Daily Archives: June 26, 2012

Three Truths and One Wish

1. Truth: There are places you carry inside, no matter where you go. You feel the temperature and the texture, experience the smell and the sound of these locations, see the colors and shapes of the environment, know the size and mood of the space, real and present in memory and dreams.

For me, some of these places are Amsterdam, my childhood home (not just the house, but the whole town–my church, my school, the field at the end of the road where I lived, the local market, post office, the park, my best friend’s backyard), my grandma’s farm, the cannery I worked in for four summers in a row while I was in high school (trust me, I wish I could rid myself of that one!), my little house in Colorado, the basement of that other house which was the first place Eric and I lived together, and the long stretch of beach from Waldport Bay to Seal Rock.

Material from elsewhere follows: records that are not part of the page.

===== src/rtl/kronos_alu_arb.sv =====
// kronos_alu_arb: shares one combinational Kronos ALU between NUM_REQ requesters, round-robin,
// with a one-entry registered response. Define KRONOS_ALU_ARB_PRIO_EN to give requester 0 fixed priority.
module kronos_alu_arb #(
  parameter int NUM_REQ = 2,
  parameter int TAG_W   = 2
) (
  input  logic                     clk,
  input  logic                     rstz,
  input  logic [NUM_REQ-1:0]       req_valid,
  output logic [NUM_REQ-1:0]       req_ready,
  input  logic [NUM_REQ*32-1:0]    req_op1,
  input  logic [NUM_REQ*32-1:0]    req_op2,
  input  logic [NUM_REQ*4-1:0]     req_aluop,
  input  logic [NUM_REQ*TAG_W-1:0] req_tag,
  output logic [31:0]              alu_op1,
  output logic [31:0]              alu_op2,
  output logic [3:0]               alu_aluop,
  input  logic [31:0]              alu_result,
  output logic [NUM_REQ-1:0]       rsp_valid,
  input  logic [NUM_REQ-1:0]       rsp_ready,
  output logic [31:0]              rsp_result,
  output logic [TAG_W-1:0]         rsp_tag
);

  localparam int PTR_W = (NUM_REQ > 2) ? 2 : 1;
  localparam int IDX_W = PTR_W + 1;
  localparam logic [IDX_W-1:0] N_L = IDX_W'(NUM_REQ);
`ifdef KRONOS_ALU_ARB_PRIO_EN
  localparam logic [PTR_W-1:0] RR_RST = PTR_W'(1);
`else
  localparam logic [PTR_W-1:0] RR_RST = PTR_W'(0);
`endif

  logic [PTR_W-1:0] rr_ptr;
  logic [PTR_W-1:0] nxt_ptr;
  logic [PTR_W-1:0] gnt_idx;
  logic [IDX_W-1:0] scan;
  logic [IDX_W-1:0] ptr_inc;
  logic             any_vld;
  logic             arb_en;
  logic             free;
  logic             xfer;
  logic [TAG_W-1:0] gnt_tag;

  logic             vld_p1;
  logic [PTR_W-1:0] owner_p1;
  logic [31:0]      result_p1;
  logic [TAG_W-1:0] tag_p1;

  // Stage p0: arbitration and ALU operand drive
  always_comb begin
    gnt_idx = '0;
    any_vld = 1'b0;
    scan    = '0;
`ifdef KRONOS_ALU_ARB_PRIO_EN
    if (req_valid[0]) begin
      any_vld = 1'b1;
    end else begin
      // rr_ptr lives in 1..NUM_REQ-1, so the scan wraps back to 1, never 0
      for (int k = 0; k < NUM_REQ - 1; k++) begin
        scan = {1'b0, rr_ptr} + IDX_W'(k);
        if (scan >= N_L) scan = scan - N_L + IDX_W'(1);
        if (!any_vld && req_valid[scan[PTR_W-1:0]]) begin
          any_vld = 1'b1;
          gnt_idx = scan[PTR_W-1:0];
        end
      end
    end
`else
    for (int k = 0; k < NUM_REQ; k++) begin
      scan = {1'b0, rr_ptr} + IDX_W'(k);
      if (scan >= N_L) scan = scan - N_L;
      if (!any_vld && req_valid[scan[PTR_W-1:0]]) begin
        any_vld = 1'b1;
        gnt_idx = scan[PTR_W-1:0];
      end
    end
`endif
  end

  always_comb begin
    ptr_inc = {1'b0, gnt_idx} + IDX_W'(1);
    nxt_ptr = (ptr_inc == N_L) ? RR_RST : ptr_inc[PTR_W-1:0];
`ifdef KRONOS_ALU_ARB_PRIO_EN
    if (gnt_idx == '0) nxt_ptr = rr_ptr;
`endif
  end

  assign free = ~vld_p1 | rsp_ready[owner_p1];

  always_comb begin
    req_ready = '0;
    alu_op1   = '0;
    alu_op2   = '0;
    alu_aluop = '0;
    gnt_tag   = '0;
    for (int i = 0; i < NUM_REQ; i++) begin
      if (any_vld && (gnt_idx == PTR_W'(i))) begin
        req_ready[i] = arb_en & free;
        alu_op1      = req_op1[32*i +: 32];
        alu_op2      = req_op2[32*i +: 32];
        alu_aluop    = req_aluop[4*i +: 4];
        gnt_tag      = req_tag[TAG_W*i +: TAG_W];
      end
    end
  end

  assign xfer = |(req_valid & req_ready);

  // Stage p1: registered response
  always_ff @(posedge clk or negedge rstz) begin
    if (!rstz) begin
      arb_en    <= 1'b0;
      rr_ptr    <= RR_RST;
      vld_p1    <= 1'b0;
      owner_p1  <= '0;
      result_p1 <= '0;
      tag_p1    <= '0;
    end else begin
      arb_en <= 1'b1;
      if (xfer) begin
        vld_p1    <= 1'b1;
        owner_p1  <= gnt_idx;
        result_p1 <= alu_result;
        tag_p1    <= gnt_tag;
        rr_ptr    <= nxt_ptr;
      end else if (vld_p1 && rsp_ready[owner_p1]) begin
        vld_p1 <= 1'b0;
      end
    end
  end

  always_comb begin
    rsp_valid = '0;
    for (int i = 0; i < NUM_REQ; i++) begin
      rsp_valid[i] = vld_p1 && (owner_p1 == PTR_W'(i));
    end
  end

  assign rsp_result = result_p1;
  assign rsp_tag    = tag_p1;

endmodule


===== config.mk =====
export PLATFORM = sky130hd
export DESIGN_NAME = kronos_alu_arb
export DESIGN_NICKNAME = d
export VERILOG_FILES = /design/src/rtl/kronos_alu_arb.sv
export SDC_FILE = /design/constraint.sdc
export NUM_CORES = 1
export LEC_CHECK = 0
export ABC_AREA = 1
export CAP_MARGIN = 25
export CELL_PAD_IN_SITES_DETAIL_PLACEMENT = 1
export CELL_PAD_IN_SITES_GLOBAL_PLACEMENT = 1
export CORE_MARGIN = 4
export CORE_UTILIZATION = 19
export DETAILED_ROUTE_END_ITERATION = 12
export PLACE_DENSITY_LB_ADDON = 0.15
export SLEW_MARGIN = 40
export SYNTH_ARGS = -nofsm -noshare
export SYNTH_HDL_FRONTEND = slang
export SYNTH_SLANG_ARGS = --single-unit

===== constraint.sdc =====
create_clock -name clk -period 2.6 [get_ports clk]
set_input_delay 0.78 -clock clk [delete_from_list [all_inputs] [get_ports clk]]
set_output_delay 0.78 -clock clk [all_outputs]
set_load 0.01 [all_outputs]

# --- After elaboration in Yosys (flattened, before gate mapping) ---
# Cells that the tools add are included.
totals:
  regBits: 38
  output_inout_bits: 106
  wordCells: 56
  inputBits: 178
op_classes:
  bitwise_logic: 6
  mux: 25
  n_reduce_logical: 9
  add_sub_neg: 4
  n_eq_ne: 1
  n_lt_le_gt_ge: 5
ops:
  columns: ["operator", "count"]
  rows:
  - ["$mux W32", 4]
  - ["$mux W1", 17]
  - ["$mux W4", 2]
  - ["$logic_and A1 B1 Y1", 6]
  - ["$lt A1 B2 Y1 const B", 3]
  - ["$add A1 B1 Y2 const B", 2]
  - ["$mux W2", 2]
  - ["$not A1 Y1", 3]
  - ["$and A2 B2 Y2", 1]
  - ["$eq A2 B2 Y1 const B", 1]
  - ["$ge A1 B2 Y1 const B", 1]
  - ["$ge A2 B2 Y1 const B", 1]
  - ["$reduce_bool A2 Y1", 1]
  - ["$reduce_or A2 Y1", 1]
  - ["$sub A1 B1 Y1 const B", 2]
  - ["$and A1 B1 Y1", 1]
  - ["$logic_not A1 Y1", 1]
  - ["$or A1 B1 Y1", 1]

# --- Logic depth before layout (Yosys ltp) ---
# Gate-level depths: netlist (run 1).
depth:
  word_depth: 14
  mapped_depth: 8
  mapped_depth_nobuf: 7

# --- Worst setup path before layout (run 1) ---
# OpenSTA, ideal clock, no wires.
synth_timing:
  kind: "input to output"
  from: "input req_valid[1]"
  to: "output alu_op1[11]"
  path_buffers: 1
  path_slack_ns: 0.308
  stages: 5
  t_arrival_ns: 1.512
  required_ns: 1.820
  cell_sequence: "nand2_2 > nand2_1 > inv_2 > buf_1 > a22o_1"
synth_via:
  elab_chain_len: 10
  word_cells_on_any_way: 15
  classes_between: "mux: 10; bitwise: 1; reduce/logical: 4"
synth_rtl:
  columns: ["element", "line", "text"]
  rows:
  - ["start, declared", "9", "input logic [NUM_REQ-1:0] req_valid,"]
  - ["$mux W1 (implied by the code) (2 in series)", "73", "if (!any_vld && req_valid[scan[PTR_W-1:0]]) begin"]
  - ["$mux W1", "73", null]
  - ["$logic_not A1 Y1", "73", null]
  - ["$logic_and A1 B1 Y1", "73", null]
  - ["$mux W1", "73", null]
  - ["$not A1 Y1", "98", "if (any_vld && (gnt_idx == PTR_W'(i))) begin"]
  - ["$logic_and A1 B1 Y1", "98", null]
  - ["$mux W32", "98", null]
  - ["$mux W32 *", "98", null]
  - ["end, declared", "15", "output logic [31:0] alu_op1,"]
# Every way passes the cells marked *; elsewhere a longest branch is shown, timed or not. The select of a mux whose other input is x is not followed.

# --- Final worst setup path (run 1) ---
layout_timing:
  from: "input req_valid[1]"
  to: "output alu_op2[2]"
layout_via:
  elab_chain_len: 10
  word_cells_on_any_way: 15
  classes_between: "mux: 10; bitwise: 1; reduce/logical: 4"
layout_rtl:
  columns: ["element", "line", "text"]
  rows:
  - ["$mux W1 (implied by the code) (2 in series)", "73", null]
  - ["$mux W1", "73", null]
  - ["$logic_not A1 Y1", "73", null]
  - ["$logic_and A1 B1 Y1", "73", null]
  - ["$mux W1", "73", null]
  - ["$not A1 Y1", "98", null]
  - ["$logic_and A1 B1 Y1", "98", null]
  - ["$mux W32", "98", null]
  - ["$mux W32 *", "98", null]
  - ["end, declared", "16", "output logic [31:0] alu_op2,"]
# Marks and branches as above.

==> impl_metrics.yaml, run 1 <==
outcome:
  outcome: "complete, no violations"
worst_setup_path:
  end_kind: "output pin"
  rr_startpoint: "rr_ptr$_DFFE_PN0P_"
  cp.arrival_ns: 1.79
  crit_path_max_fanout: 7
  crit_start: "req_valid[1]"
  r2r_slack_ns: 0.54
  crit_path_end: "alu_op2[2]"
  r2r_cells: 10
  crit_type: "in2out"
  rr_endpoint: "rsp_result[17]$_DFFE_PN0P_"
  startpoint_type: "input pin"
  cp.required_ns: 1.82
synth:
  synth_top_cell_area_share_pct: 37.9
  synthCells: 263
  ys_seq_area_share_pct: 37.9
  synth.avg_cell_area_um2: 9.55
  yosys.area.top_type: "dfrtp_1"
  synthesis.area_um2: 2510
  yosysWarnings: 0
  syn_nets: 441
  synth_cell_types: 20
  synthTopCellsByArea: "dfrtp_1, a22o_1, nand2_1"
  yosys_register_bits: 38
placement:
  pre_cts_ws_ns: -0.732
  place.gp.congestion: 0.773
  place_hpwl_um: 11500
  dp.cells: 706
  port_buffers: 283
global_routing:
  overflow: 0
  antenna_found_initial: 0
  grtUsageTotal_pct: 18.9
  grt_start_max_net_pins: 38
  grt_pass1_wl_um: 21700
  grt_pass1_vias: 3663
detailed_routing:
  ant_nets: 0
  viasPerCell: 4.43
  first_pass_iters: 4
  drt_wl_total_um: 14800
  dr_total_vias: 3210
  drc: 0
  drt_iter0_drc: 102
  wire_per_inst_um: 20.5
clock_network:
  h-tree-depth: 2
  numCtsBuffers: 5
  cts_tree: "done"
  cts_buffer_depth: 2
  cts.sinks: 38
  root_buffer: "clkbuf_16"
  worstSkewPairLatency_ns: 0.28
  clkTransAtPathRegs_ns: 0.07
final_layout:
  antenna_cells: 0
  fin_cells: 724
  nets: 729
  area_delta_synth_final_pct: 124
  drive_above_1_share_pct: 26.1
power_and_ir_drop:
  vdd_drop_max_mv: 0.263
  cellLeakagePower_nw: 2.63
  p_per_area_nw_per_um2: 786
  power_mw: 4.41
hold_path:
  hold_class: "in2async"
timing:
  holdWs_ns: 0.448
  fin_crit_sh_pct: 98.9
  finalSetupTns_ns: 0
  slew_headroom_pct: 59.8
  max_freq_ghz: 0.389
  tightest_slew_ns: 0.603
  rsz0062_at_grt: "no"
  hold_viol: 0
  clock_skew_ns: 0.00793
  setup_viol: 0
  timing.final.ws_setup_ns: 0.0286
  slew_violations: 0
  min_period_ns: 2.57
floorplanning:
  dieArea_um2: 15100
  dieWidth_um: 123
  fp.dieH_um: 123
  initial_core_util_pct: 19.7
  ios: 284
  core_um2: 12800
  std_cell_rows: 41
run:
  drv_cap: 0
-- worst min-delay path by stage --
stage,from,to,slack [ns]
floorplan,rstz,arb_en$_DFF_PN0_,0.48
global placement,rsp_result[19]$_DFFE_PN0P_,rsp_result[19]$_DFFE_PN0P_,0.49
detailed placement,rsp_result[24]$_DFFE_PN0P_,rsp_result[24]$_DFFE_PN0P_,0.50
CTS,rstz,rsp_result[26]$_DFFE_PN0P_,0.46
global route,rstz,rsp_result[18]$_DFFE_PN0P_,0.48
finish,rstz,rsp_result[18]$_DFFE_PN0P_,0.45
-- sequential cells by signal (all words and copies together) (netlist names) --
name	cells
rsp_result	32
rsp_tag	2
arb_en	1
owner_p1	1
rr_ptr	1
vld_p1	1
-- power by group --
group	internal (mW)	switching (mW)	total, mW
combinational	1.51	1.21	2.72
sequential	0.870	0.203	1.07
clock	0.380	0.245	0.624
total	2.76	1.65	4.41
-- cells in the mapped netlist --
cell type  instances
inv_1              6
nand3_1            7
a22o_1            68
buf_4              1
dfrtp_1           38
nand2_4            2
conb_1             1
nand2_1           78
clkbuf_1          10
buf_8              3
buf_12             5
nor2_1             1
a21oi_2            1
o21ai_1            1
nand3_4            3
inv_2              2
nand3_2           28
buf_1              2
nand2_2            2
buf_2              4
-- kinds of logic after synthesis --
group           Yosys count  synth area share (%)
buf+inv                  33                  9.87
flops                    38                  37.9
compound gates           70                  24.3
simple gates            121                  27.9
other cells               1                 0.149
-- critical path, cell delays in order --
cell and delay (ns):
buf_4 0.14, nand2_4 0.09, nand2_8 0.06, buf_12 0.14, buf_12 0.13, a22o_1 0.20
clkdlybuf4s15_2 0.23
-- cell usage in the layout (no fill, tap or decap), types with 2 or more instances in the layout --
| cell | netlist | final |
|---|---|---|
| nand2_8 | 0 | 2 |
| clkbuf_16 | 0 | 5 |
| clkbuf_2 | 0 | 8 |
| nand3_1 | 7 | 7 |
| buf_2 | 4 | 59 |
| buf_6 | 0 | 2 |
| nand2_4 | 2 | 3 |
| a22o_1 | 68 | 68 |
| clkdlybuf4s15_2 | 0 | 2 |
| buf_4 | 1 | 11 |
| inv_1 | 6 | 6 |
| nand2_1 | 78 | 76 |
| clkdlybuf4s50_1 | 0 | 210 |
| buf_12 | 5 | 7 |
| nand3_4 | 3 | 3 |
| dfrtp_1 | 38 | 38 |
| bufbuf_16 | 0 | 2 |
| nand3_2 | 28 | 28 |
| buf_16 | 0 | 5 |
-- cell type report --
cell class	count	area (um^2)
sequential	38	951
clock buffer	6	139
timing repair buffer	306	2910
inverter	8	37.5
clock inverter	2	12.5
tap	172	215
multi-input combinational	192	1350
fill	1457	7160
-- layer usage --
metal  up-vias  wire, um  share of wire (%)  GRT usage [%]
met4         0       122               0.82           2.66
met1      1541      5050                 34           20.5
met5         -         0                  0              0
li1       1516         -                  -              -
met3        11      1200                8.1           5.31
met2       142      8470                 57           37.1
-- through the flow --
stage	utilization (%)	instance area [um^2]
global route	43.9	5610
floorplan	-	2510
global placement	43.0	5500
detailed placement	43.0	5500
finish	43.9	5610
CTS	45.0	5740
-- what timing repair did --
| action | 4_1_cts | 5_1_grt |
|---|---|---|
| cloned | 7 | 0 |
| hold buffers | 0 | 0 |
| resized for setup | 272 | 26 |
| pin swaps | 5 | 1 |
| setup endpoints to repair | 70 | 28 |
| buffers inserted | 3 | 0 |
(Power assumes the default switching activity.)
==> run 2: changes to the inputs <==
- CTS_CLUSTER_DIAMETER: not set -> 120
==> results of run 2 <==
Same layout as run 1: the final DEF is identical, and so are final timing and power.
==> run 3: changes to the inputs <==
- clock period: 2.6 -> 3.2 ns (I/O delays scaled with it)
==> run 3 against run 2 <==
Effect of this change: global-route usage is 0.93 points lower; count of clock-buffer cells in the layout stayed put; clock skew is 0.0015 ns lower; critical path depth stayed put; register-to-register slack better by 0.75 ns; sequential power is 19% lower; final cell count is 0.69% lower; critical endpoint is now alu_op1[5]; largest cell class unchanged; largest power group unchanged; highest routed layer unchanged.
==> impl_metrics.yaml, run 3 (synthesized netlist as in run 1, its figures left out) <==
floorplanning:
  initial_core_util_pct: 19.7
  core_um2: 12800
  ios: 284
  dieWidth_um: 123
  fp.dieH_um: 123
  dieArea_um2: 15100
  std_cell_rows: 41
global_routing:
  antenna_found_initial: 2
  overflow: 0
  grt_pass1_wl_um: 20700
  grt_pass1_vias: 3519
  grtUsageTotal_pct: 18.0
  grt_start_max_net_pins: 39
timing:
  finalSetupTns_ns: 0
  slew_violations: 0
  slew_headroom_pct: 59.9
  rsz0062_at_grt: "no"
  tightest_slew_ns: 0.601
  max_freq_ghz: 0.319
  min_period_ns: 3.14
  fin_crit_sh_pct: 98.0
  hold_viol: 0
  clock_skew_ns: 0.00642
  holdWs_ns: 0.511
  setup_viol: 0
clock_network:
  root_buffer: "clkbuf_16"
  clkTransAtPathRegs_ns: 0.06
  cts.sinks: 38
  worstSkewPairLatency_ns: 0.28
  h-tree-depth: 2
  cts_buffer_depth: 2
  cts_tree: "done"
  numCtsBuffers: 5
final_layout:
  mostFrequentLayoutCells: "clkdlybuf4s50_1, nand2_1, a22o_1"
  fill_cells: 1454
  final_common_cell: "clkdlybuf4s50_1"
  nets: 722
  final_core_util_pct: 44.8
  largest_reg_flops: 32
  fin_cells: 719
  fin_area_um2: 5720
  drive_above_1_share_pct: 12.8
  area_delta_synth_final_pct: 128
detailed_routing:
  first_pass_iters: 4
  drt_iter0_drc: 146
  dr_total_vias: 3185
  viasPerCell: 4.43
  ant_nets: 0
  drt_wl_total_um: 14400
  wire_per_inst_um: 20.1
  drc: 0
worst_setup_path:
  crit_start: "req_valid[0]"
  crit_buf_inv: 4
  cp.arrival_ns: 2.18
  rr_startpoint: "rr_ptr$_DFFE_PN0P_"
  crit_path_max_fanout: 14
  crit_chain: "clkdlybuf4s15_2 > inv_2 > nand2_4 > nand2_8 > bufbuf_16 > a22o_1 > dlygate4sd2_1"
  end_kind: "output pin"
  cpMaxStageDelayCell: "bufbuf_16"
  startpoint_type: "input pin"
  critPathTopFamily: "buffers and inverters"
  critPathMaxStageDelay_ns: 0.29
  crit_type: "in2out"
  r2r_slack_ns: 1.29
  cp.required_ns: 2.24
hold_path:
  hold_class: "reg2reg"
  hold_path.startpoint: "rsp_result[22]$_DFFE_PN0P_"
run:
  drv_cap: 0
placement:
  place.gp.congestion: 0.747
  place_hpwl_um: 11300
  dp.cells: 704
  port_buffers: 283
  placedInstanceArea_um2: 5480
power_and_ir_drop:
  vdd_drop_max_mv: 0.212
  p_per_area_nw_per_um2: 616
  cellLeakagePower_nw: 2.67
outcome:
  outcome: "complete, no violations"
[run 3: stage by stage]
step | setup WS [ns] | power (mW)
4_1_cts | 0.0196 | 3.60
6_report | 0.0625 | 3.53
2_1_floorplan | 0.548 | 1.85
3_5_place_dp | -0.477 | 3.09
5_1_grt | 0.0148 | 3.78
3_3_place_gp | -0.495 | 3.04
[run 3: final timing paths]
check	to	depth (start not counted)
setup / recovery	alu_op1[5]	7
hold / removal	rsp_result[22]$_DFFE_PN0P_	2
setup reg to reg	rsp_result[3]$_DFFE_PN0P_	10
hold reg to reg	rsp_result[22]$_DFFE_PN0P_	2
max in group asynchronous	arb_en$_DFF_PN0_	1
min in group asynchronous	rsp_result[29]$_DFFE_PN0P_	1
[run 3: routing by layer]
layer / global-route usage (%) / routed length [um] / share of wire, % / vias to the layer above
met5: 0 / 0 / 0 / -
met4: 5.18 / 244 / 1.7 / 0
met3: 5.95 / 1130 / 7.8 / 13
met2: 33.7 / 7990 / 55 / 147
met1: 19.2 / 5090 / 35 / 1524
li1: - / - / - / 1501
[run 3: cell type report]
cell class                 instances  area [um^2]  area share (%)
inverter                           8         32.5           0.569
timing repair buffer             299         3030            53.0
multi-input combinational        192         1340            23.4
sequential                        38          951            16.6
clock buffer                       6          139            2.43
antenna                            2         5.00          0.0875
clock inverter                     2         12.5           0.219
tap                              172          215            3.76
[run 3: repair_timing]
item / 4_1_cts / 5_1_grt
buffers inserted: 1 / 0
setup endpoints to repair: 70 / 33
cloned: 4 / 0
gates resized for setup: 89 / 7
hold buffers: 0 / 0
pin swaps: 2 / 0
[run 3: worst reg2reg max path, cell delays in order (launching register included)]
cell	delay, ns
dfrtp_1	0.39
nand2_4	0.09
nand2_2	0.09
inv_4	0.06
buf_12	0.15
nand3_4	0.08
buf_4	0.48
nand2_4	0.13
buf_12	0.20
nand2_1	0.09
nand2_1	0.04
[run 3: power by group]
group          switching (mW)  total, mW  leakage, nW  internal (mW)
sequential              0.163      0.870        0.467          0.707
clock                   0.197      0.506       0.0729          0.309
combinational           0.950       2.15         2.13           1.20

2. Truth: There are mortal beings that you keep in your heart no matter where you go and even when they are gone. These are the ones who’ve taken up residence in your heart, who you have long, heartfelt, silent conversations with regardless of your physical proximity. You dream about them, long for them, miss them, imagine where they might be, what they might be doing right now when they aren’t with you. And when they become formless, no longer attached to a body, you keep them in your heart, your body, hold them with you, carrying their memory, their love, a precious and wild thing that lives in and through you.

3. Truth: There are practices that will follow you, no matter where you find yourself. These are the things, the habits and the methods that you rely on, that you turn to, that you engage in. These can be helpful and healthy, traditions that sustain you, maintain your sanity and comfort, but they can also be destructive, trapping you in your confusion and suffering. Yesterday I wrote, did yoga, ran with Sam on the beach, meditated, read, and took a long walk with all three of my boys, carrying my camera so I could stop and take pictures of what I noticed, what touched me. These practices are magic, medicine. It wasn’t so long ago that my habitual patterns had a much different flavor, a quality of despair and character of destruction. My teacher, Sakyong Mipham Rinpoche says, “We are always meditating–constantly placing our minds on an object and becoming familiar with it. But are we getting used to things that will take us forward on the path?”

One wish: That we can practice gentle and kind awareness, that we can view everything we encounter and experience as an opportunity to cultivate a way of being that generates compassion and wisdom, and that we can let go of any habitual patterns that cause suffering.